(Extracted material Opens)

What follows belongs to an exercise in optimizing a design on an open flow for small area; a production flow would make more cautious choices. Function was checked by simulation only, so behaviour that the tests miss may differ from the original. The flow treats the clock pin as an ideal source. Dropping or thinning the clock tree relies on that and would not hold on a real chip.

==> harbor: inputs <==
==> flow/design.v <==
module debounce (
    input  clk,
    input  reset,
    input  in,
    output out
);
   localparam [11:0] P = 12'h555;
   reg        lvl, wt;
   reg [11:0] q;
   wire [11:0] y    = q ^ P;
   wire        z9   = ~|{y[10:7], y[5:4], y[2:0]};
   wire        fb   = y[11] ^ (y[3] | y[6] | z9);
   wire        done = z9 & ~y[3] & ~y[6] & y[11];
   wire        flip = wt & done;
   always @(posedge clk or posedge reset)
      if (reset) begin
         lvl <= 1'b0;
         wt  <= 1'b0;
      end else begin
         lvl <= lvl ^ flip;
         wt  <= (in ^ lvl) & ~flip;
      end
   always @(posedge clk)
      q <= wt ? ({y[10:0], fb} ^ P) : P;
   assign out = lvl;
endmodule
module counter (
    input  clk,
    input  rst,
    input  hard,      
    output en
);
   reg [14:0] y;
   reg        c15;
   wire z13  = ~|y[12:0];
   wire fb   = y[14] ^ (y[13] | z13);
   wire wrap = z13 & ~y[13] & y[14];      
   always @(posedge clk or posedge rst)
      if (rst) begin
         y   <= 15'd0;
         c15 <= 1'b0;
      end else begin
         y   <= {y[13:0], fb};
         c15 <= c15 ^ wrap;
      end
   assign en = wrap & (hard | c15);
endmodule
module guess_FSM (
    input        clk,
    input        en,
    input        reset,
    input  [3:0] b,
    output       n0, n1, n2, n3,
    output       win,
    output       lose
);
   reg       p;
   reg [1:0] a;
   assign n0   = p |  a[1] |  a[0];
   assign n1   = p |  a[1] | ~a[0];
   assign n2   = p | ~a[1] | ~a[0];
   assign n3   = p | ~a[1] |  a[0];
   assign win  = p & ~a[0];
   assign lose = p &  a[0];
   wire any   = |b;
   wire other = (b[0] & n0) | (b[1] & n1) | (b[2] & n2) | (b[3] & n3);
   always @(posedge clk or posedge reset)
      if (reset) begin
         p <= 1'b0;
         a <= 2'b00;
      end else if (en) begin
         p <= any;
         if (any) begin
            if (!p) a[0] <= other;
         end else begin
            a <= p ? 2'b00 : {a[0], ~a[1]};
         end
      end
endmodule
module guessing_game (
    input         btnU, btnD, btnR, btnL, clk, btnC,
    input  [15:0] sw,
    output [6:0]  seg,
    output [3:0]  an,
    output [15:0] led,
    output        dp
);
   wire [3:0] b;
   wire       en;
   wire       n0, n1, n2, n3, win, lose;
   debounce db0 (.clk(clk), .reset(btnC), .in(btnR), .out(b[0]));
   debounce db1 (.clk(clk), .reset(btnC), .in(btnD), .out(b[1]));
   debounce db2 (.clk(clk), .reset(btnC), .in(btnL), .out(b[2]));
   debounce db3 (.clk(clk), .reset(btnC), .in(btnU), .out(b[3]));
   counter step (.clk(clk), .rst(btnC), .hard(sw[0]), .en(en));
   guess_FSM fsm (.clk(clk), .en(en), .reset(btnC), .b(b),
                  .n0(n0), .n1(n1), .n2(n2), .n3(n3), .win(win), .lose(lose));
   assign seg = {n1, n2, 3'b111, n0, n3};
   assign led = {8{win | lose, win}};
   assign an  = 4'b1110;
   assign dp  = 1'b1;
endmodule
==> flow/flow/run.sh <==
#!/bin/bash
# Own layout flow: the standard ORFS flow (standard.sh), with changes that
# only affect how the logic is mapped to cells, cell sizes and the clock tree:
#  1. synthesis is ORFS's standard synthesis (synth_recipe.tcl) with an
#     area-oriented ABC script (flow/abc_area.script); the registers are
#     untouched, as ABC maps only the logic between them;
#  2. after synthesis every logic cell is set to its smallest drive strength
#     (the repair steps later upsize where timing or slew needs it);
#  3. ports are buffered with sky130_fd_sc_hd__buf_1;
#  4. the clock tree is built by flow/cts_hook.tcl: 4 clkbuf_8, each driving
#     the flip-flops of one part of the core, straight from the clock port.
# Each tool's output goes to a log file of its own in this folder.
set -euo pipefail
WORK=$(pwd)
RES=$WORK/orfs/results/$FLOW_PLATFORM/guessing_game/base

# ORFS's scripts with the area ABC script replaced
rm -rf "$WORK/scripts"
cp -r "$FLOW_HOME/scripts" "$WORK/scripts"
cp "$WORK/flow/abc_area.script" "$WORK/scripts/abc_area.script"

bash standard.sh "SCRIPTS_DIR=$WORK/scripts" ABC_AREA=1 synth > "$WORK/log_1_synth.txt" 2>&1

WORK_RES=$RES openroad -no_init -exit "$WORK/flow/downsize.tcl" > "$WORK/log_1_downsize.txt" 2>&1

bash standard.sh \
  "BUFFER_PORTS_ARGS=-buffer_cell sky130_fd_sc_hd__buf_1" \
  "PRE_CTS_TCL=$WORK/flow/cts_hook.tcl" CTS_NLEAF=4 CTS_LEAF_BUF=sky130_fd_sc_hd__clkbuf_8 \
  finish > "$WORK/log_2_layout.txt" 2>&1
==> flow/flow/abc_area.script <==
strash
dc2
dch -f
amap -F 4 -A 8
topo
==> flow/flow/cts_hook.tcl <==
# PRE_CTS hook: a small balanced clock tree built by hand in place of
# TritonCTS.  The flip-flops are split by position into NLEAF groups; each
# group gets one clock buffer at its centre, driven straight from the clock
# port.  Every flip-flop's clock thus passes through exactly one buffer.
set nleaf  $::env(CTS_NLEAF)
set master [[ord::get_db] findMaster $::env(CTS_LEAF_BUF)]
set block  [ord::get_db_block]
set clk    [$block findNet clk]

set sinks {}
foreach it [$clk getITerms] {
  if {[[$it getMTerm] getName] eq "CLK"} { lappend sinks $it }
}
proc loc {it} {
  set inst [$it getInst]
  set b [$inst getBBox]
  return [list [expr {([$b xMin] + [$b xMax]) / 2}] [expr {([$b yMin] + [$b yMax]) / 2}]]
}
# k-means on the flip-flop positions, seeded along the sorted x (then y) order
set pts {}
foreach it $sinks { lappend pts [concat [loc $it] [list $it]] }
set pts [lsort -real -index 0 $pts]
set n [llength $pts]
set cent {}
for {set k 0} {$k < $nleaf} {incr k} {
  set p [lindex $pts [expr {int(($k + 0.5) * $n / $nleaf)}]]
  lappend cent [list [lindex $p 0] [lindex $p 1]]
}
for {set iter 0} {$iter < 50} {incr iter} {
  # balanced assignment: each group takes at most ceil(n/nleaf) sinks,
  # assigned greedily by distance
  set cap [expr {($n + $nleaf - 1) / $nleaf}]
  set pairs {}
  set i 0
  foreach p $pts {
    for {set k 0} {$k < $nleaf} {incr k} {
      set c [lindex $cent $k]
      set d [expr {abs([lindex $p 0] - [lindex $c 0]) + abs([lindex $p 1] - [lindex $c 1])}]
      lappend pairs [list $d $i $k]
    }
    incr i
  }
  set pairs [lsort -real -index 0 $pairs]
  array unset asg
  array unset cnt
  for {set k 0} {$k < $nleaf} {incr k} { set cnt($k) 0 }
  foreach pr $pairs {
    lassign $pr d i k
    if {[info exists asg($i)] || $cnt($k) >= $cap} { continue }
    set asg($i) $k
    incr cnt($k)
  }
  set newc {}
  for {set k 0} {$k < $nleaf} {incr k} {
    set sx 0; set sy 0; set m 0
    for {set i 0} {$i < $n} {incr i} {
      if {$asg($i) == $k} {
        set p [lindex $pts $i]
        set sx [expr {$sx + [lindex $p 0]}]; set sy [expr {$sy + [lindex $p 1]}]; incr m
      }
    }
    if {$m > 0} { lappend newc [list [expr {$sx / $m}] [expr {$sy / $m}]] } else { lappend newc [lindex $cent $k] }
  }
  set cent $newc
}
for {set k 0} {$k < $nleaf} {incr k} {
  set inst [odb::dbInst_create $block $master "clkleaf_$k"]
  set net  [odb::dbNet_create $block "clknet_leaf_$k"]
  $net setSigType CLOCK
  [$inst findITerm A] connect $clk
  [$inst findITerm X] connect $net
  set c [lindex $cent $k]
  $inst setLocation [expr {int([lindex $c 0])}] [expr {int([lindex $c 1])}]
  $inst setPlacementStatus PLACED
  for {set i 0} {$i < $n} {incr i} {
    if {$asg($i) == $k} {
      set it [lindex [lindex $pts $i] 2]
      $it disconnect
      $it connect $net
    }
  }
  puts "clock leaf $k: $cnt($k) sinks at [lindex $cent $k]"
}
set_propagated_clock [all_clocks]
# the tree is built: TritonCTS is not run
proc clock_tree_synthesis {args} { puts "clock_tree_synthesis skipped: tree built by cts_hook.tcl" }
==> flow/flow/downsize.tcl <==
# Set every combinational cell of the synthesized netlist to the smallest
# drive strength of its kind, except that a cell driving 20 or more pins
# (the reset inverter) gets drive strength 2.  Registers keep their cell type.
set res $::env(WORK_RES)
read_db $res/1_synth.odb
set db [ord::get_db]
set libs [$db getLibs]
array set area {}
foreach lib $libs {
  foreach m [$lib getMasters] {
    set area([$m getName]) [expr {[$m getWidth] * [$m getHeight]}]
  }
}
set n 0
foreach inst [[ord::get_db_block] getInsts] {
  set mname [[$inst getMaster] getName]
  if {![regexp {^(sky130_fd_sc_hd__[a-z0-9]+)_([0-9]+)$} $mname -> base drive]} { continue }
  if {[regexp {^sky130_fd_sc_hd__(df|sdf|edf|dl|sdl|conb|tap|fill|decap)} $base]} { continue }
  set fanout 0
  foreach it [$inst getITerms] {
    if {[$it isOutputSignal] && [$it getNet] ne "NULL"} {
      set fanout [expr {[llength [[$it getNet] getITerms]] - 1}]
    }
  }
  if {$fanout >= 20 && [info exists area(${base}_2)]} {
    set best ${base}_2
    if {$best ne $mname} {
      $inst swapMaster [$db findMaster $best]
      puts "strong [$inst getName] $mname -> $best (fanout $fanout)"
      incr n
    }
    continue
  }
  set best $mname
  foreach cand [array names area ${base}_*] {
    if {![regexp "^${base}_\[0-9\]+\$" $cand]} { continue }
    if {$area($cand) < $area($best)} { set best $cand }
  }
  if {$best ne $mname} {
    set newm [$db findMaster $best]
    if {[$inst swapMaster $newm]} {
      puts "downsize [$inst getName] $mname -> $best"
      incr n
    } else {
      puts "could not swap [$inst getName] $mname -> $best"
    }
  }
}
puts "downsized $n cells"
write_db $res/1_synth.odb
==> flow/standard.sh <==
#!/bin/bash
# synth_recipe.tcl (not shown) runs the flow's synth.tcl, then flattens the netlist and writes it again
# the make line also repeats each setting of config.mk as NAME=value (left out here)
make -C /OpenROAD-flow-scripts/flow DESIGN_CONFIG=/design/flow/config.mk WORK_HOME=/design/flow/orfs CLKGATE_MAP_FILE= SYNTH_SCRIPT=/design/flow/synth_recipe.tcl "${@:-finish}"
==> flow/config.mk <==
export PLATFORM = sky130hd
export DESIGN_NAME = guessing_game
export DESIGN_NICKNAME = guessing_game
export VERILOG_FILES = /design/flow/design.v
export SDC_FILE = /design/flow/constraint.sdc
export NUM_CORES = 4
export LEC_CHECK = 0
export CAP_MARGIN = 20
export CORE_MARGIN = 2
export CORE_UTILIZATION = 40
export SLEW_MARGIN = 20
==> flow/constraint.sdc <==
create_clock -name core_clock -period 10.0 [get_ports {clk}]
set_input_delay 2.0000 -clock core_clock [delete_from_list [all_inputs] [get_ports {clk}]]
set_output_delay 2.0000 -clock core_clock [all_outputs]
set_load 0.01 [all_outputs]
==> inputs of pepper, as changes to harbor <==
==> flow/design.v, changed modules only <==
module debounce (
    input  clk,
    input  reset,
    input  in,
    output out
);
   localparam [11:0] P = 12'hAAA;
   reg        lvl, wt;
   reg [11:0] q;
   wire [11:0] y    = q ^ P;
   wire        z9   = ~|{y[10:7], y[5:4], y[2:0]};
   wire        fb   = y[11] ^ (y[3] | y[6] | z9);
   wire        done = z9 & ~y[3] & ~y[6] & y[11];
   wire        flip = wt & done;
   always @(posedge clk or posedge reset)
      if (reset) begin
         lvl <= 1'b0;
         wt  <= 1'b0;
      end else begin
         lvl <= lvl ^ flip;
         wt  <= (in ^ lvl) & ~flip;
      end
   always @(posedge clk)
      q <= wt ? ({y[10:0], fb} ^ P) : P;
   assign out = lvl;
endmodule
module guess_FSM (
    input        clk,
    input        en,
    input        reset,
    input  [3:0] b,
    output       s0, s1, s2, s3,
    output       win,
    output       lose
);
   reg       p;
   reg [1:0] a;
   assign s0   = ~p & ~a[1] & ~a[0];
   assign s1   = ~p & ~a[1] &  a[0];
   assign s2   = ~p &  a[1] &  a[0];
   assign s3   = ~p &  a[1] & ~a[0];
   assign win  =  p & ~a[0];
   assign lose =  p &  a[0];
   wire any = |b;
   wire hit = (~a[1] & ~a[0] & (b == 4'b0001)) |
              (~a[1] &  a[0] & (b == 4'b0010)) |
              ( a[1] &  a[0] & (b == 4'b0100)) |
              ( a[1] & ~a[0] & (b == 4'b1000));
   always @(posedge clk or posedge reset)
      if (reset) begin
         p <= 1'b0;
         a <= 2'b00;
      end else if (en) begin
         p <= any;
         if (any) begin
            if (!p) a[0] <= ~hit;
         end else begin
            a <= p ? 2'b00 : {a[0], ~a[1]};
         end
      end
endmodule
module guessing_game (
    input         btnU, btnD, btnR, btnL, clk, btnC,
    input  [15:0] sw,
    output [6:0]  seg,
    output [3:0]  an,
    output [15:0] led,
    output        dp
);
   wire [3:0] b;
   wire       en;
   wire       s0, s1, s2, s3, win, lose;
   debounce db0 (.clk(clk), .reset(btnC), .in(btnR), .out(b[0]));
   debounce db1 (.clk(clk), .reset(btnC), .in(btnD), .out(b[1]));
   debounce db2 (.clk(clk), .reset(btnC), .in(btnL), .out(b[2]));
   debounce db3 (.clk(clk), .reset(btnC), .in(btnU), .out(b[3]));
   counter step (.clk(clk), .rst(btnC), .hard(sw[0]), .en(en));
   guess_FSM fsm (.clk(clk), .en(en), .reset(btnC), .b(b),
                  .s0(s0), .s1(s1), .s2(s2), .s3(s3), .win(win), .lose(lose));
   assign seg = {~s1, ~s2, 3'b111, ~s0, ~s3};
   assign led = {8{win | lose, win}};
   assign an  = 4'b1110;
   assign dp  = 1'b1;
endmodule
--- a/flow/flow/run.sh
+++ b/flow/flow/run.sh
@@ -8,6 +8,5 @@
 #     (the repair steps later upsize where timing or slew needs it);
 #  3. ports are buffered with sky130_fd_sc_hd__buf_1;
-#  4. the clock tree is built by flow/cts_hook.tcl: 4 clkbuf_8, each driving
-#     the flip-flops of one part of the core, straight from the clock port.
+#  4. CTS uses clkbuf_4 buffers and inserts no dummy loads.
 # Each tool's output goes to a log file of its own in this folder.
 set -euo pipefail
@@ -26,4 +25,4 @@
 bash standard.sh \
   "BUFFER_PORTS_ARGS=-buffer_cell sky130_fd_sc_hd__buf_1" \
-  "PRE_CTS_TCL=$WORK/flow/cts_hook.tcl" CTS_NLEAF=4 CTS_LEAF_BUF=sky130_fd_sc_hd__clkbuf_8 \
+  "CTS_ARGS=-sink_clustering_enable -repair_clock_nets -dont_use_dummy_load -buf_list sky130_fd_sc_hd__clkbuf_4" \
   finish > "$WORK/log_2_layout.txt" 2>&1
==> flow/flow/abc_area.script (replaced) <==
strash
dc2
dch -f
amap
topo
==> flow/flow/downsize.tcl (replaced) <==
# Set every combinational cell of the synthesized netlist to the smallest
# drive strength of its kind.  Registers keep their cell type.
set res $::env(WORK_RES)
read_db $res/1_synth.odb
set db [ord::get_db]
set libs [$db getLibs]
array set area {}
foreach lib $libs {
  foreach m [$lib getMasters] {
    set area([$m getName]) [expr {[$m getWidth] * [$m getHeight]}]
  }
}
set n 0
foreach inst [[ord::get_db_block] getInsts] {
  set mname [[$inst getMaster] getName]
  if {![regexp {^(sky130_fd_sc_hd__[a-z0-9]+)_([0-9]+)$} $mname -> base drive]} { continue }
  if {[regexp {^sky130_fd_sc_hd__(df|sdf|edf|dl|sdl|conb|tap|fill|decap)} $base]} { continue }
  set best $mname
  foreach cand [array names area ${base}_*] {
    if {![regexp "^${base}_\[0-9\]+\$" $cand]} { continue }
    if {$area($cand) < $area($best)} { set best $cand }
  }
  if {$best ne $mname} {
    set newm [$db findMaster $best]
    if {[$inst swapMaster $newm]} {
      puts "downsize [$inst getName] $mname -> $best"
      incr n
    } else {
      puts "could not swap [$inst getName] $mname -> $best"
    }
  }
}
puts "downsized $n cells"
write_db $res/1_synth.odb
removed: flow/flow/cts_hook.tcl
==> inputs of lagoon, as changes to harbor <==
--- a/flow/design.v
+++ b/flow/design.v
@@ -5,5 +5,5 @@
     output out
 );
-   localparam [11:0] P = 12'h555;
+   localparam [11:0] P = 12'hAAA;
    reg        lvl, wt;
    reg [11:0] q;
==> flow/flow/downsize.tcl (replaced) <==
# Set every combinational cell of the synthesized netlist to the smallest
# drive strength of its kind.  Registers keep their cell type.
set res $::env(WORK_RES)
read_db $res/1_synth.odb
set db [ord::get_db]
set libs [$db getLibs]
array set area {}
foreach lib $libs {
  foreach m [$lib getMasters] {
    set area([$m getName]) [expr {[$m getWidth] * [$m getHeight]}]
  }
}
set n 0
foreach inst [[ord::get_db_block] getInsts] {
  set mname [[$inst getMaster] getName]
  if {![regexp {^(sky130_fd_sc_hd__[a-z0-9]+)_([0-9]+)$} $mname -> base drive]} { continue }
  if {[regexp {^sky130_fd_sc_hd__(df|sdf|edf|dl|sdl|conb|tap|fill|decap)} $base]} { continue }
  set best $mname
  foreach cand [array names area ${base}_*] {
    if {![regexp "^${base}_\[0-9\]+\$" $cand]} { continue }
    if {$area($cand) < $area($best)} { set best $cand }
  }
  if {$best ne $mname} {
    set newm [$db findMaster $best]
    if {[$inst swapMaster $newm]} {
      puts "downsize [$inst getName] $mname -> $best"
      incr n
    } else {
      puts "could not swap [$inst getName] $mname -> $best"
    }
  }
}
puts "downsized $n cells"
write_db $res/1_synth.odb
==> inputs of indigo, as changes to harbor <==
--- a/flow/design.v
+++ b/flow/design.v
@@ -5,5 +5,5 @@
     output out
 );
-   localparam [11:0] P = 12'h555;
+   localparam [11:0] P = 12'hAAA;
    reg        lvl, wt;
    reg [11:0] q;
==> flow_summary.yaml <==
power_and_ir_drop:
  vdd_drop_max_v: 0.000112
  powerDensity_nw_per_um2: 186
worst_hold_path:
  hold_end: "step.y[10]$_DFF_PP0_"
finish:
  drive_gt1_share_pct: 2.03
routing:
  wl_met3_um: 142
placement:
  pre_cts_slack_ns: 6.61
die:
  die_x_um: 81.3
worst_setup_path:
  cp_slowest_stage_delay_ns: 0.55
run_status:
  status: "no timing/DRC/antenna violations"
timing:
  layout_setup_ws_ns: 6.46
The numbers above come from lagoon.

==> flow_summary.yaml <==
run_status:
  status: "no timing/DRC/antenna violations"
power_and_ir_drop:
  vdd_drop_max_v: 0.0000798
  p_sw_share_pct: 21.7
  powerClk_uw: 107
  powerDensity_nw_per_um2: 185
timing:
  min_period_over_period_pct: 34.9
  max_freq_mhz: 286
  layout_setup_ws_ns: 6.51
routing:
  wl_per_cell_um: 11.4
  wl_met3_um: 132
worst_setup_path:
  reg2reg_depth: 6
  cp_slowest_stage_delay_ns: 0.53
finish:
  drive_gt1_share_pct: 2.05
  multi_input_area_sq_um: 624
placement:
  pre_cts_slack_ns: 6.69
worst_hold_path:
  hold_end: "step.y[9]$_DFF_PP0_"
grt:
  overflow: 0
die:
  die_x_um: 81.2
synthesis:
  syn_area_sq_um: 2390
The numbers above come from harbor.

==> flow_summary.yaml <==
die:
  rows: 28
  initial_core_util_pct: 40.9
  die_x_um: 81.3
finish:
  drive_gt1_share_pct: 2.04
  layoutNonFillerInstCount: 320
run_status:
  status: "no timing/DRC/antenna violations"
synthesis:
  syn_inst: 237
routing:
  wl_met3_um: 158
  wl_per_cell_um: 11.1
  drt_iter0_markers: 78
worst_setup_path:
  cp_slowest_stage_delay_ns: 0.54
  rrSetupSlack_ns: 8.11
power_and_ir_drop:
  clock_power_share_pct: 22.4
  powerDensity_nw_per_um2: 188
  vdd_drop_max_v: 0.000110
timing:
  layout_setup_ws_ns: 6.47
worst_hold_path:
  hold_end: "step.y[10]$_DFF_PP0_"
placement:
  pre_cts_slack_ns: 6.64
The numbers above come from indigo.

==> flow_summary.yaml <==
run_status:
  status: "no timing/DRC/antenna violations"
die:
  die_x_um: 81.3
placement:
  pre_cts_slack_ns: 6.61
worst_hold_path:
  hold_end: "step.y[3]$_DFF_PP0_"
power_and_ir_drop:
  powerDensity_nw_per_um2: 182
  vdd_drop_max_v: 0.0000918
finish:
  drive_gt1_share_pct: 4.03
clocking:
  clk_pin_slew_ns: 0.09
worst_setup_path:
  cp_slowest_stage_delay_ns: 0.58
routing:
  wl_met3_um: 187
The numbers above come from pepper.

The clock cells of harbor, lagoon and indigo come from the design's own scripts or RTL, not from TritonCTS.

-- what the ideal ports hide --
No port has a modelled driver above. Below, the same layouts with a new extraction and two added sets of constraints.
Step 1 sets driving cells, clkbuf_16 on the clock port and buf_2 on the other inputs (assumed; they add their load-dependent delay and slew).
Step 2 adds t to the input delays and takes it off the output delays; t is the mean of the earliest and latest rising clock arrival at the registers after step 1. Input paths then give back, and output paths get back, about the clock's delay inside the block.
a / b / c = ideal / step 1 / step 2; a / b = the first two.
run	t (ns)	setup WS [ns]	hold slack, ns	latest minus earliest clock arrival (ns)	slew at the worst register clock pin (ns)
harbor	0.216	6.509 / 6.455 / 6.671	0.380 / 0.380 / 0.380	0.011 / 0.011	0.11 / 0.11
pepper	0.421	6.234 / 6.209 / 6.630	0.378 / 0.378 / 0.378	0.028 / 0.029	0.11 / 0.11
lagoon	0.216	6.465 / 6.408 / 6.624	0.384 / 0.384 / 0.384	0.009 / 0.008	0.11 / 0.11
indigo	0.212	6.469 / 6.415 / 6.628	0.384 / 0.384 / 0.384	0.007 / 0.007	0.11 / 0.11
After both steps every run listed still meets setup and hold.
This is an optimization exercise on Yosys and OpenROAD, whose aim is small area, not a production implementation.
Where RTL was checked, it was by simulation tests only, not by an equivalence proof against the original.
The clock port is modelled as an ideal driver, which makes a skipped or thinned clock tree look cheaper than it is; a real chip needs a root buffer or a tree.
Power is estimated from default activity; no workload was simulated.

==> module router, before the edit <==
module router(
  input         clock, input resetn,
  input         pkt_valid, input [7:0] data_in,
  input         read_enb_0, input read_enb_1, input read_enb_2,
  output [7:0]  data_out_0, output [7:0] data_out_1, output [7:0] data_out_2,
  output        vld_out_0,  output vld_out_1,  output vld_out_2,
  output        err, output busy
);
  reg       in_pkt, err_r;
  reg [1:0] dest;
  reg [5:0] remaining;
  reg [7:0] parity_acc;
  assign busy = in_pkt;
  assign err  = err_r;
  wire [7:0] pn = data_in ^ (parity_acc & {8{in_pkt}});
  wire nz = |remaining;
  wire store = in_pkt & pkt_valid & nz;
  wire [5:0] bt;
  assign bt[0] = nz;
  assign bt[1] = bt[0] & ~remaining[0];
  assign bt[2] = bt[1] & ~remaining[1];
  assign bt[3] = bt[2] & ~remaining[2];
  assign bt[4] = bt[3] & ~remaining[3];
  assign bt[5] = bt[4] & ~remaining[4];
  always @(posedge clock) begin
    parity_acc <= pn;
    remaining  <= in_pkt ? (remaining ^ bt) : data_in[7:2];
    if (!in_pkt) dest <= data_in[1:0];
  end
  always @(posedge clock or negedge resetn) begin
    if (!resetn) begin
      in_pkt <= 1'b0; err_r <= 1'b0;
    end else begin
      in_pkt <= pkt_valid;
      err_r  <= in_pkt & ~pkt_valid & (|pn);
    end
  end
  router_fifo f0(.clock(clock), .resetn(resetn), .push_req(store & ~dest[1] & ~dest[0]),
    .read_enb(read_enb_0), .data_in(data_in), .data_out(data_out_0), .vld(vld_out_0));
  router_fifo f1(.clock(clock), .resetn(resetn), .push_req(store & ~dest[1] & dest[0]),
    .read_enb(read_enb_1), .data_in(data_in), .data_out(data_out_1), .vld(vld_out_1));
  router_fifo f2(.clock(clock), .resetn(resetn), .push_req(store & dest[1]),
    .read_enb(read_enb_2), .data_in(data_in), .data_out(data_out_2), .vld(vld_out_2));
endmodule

(Extracted material Closes)

## Description of the task
For the word "changes", count the lines of the data that contain it and give only the count.

## Response area
4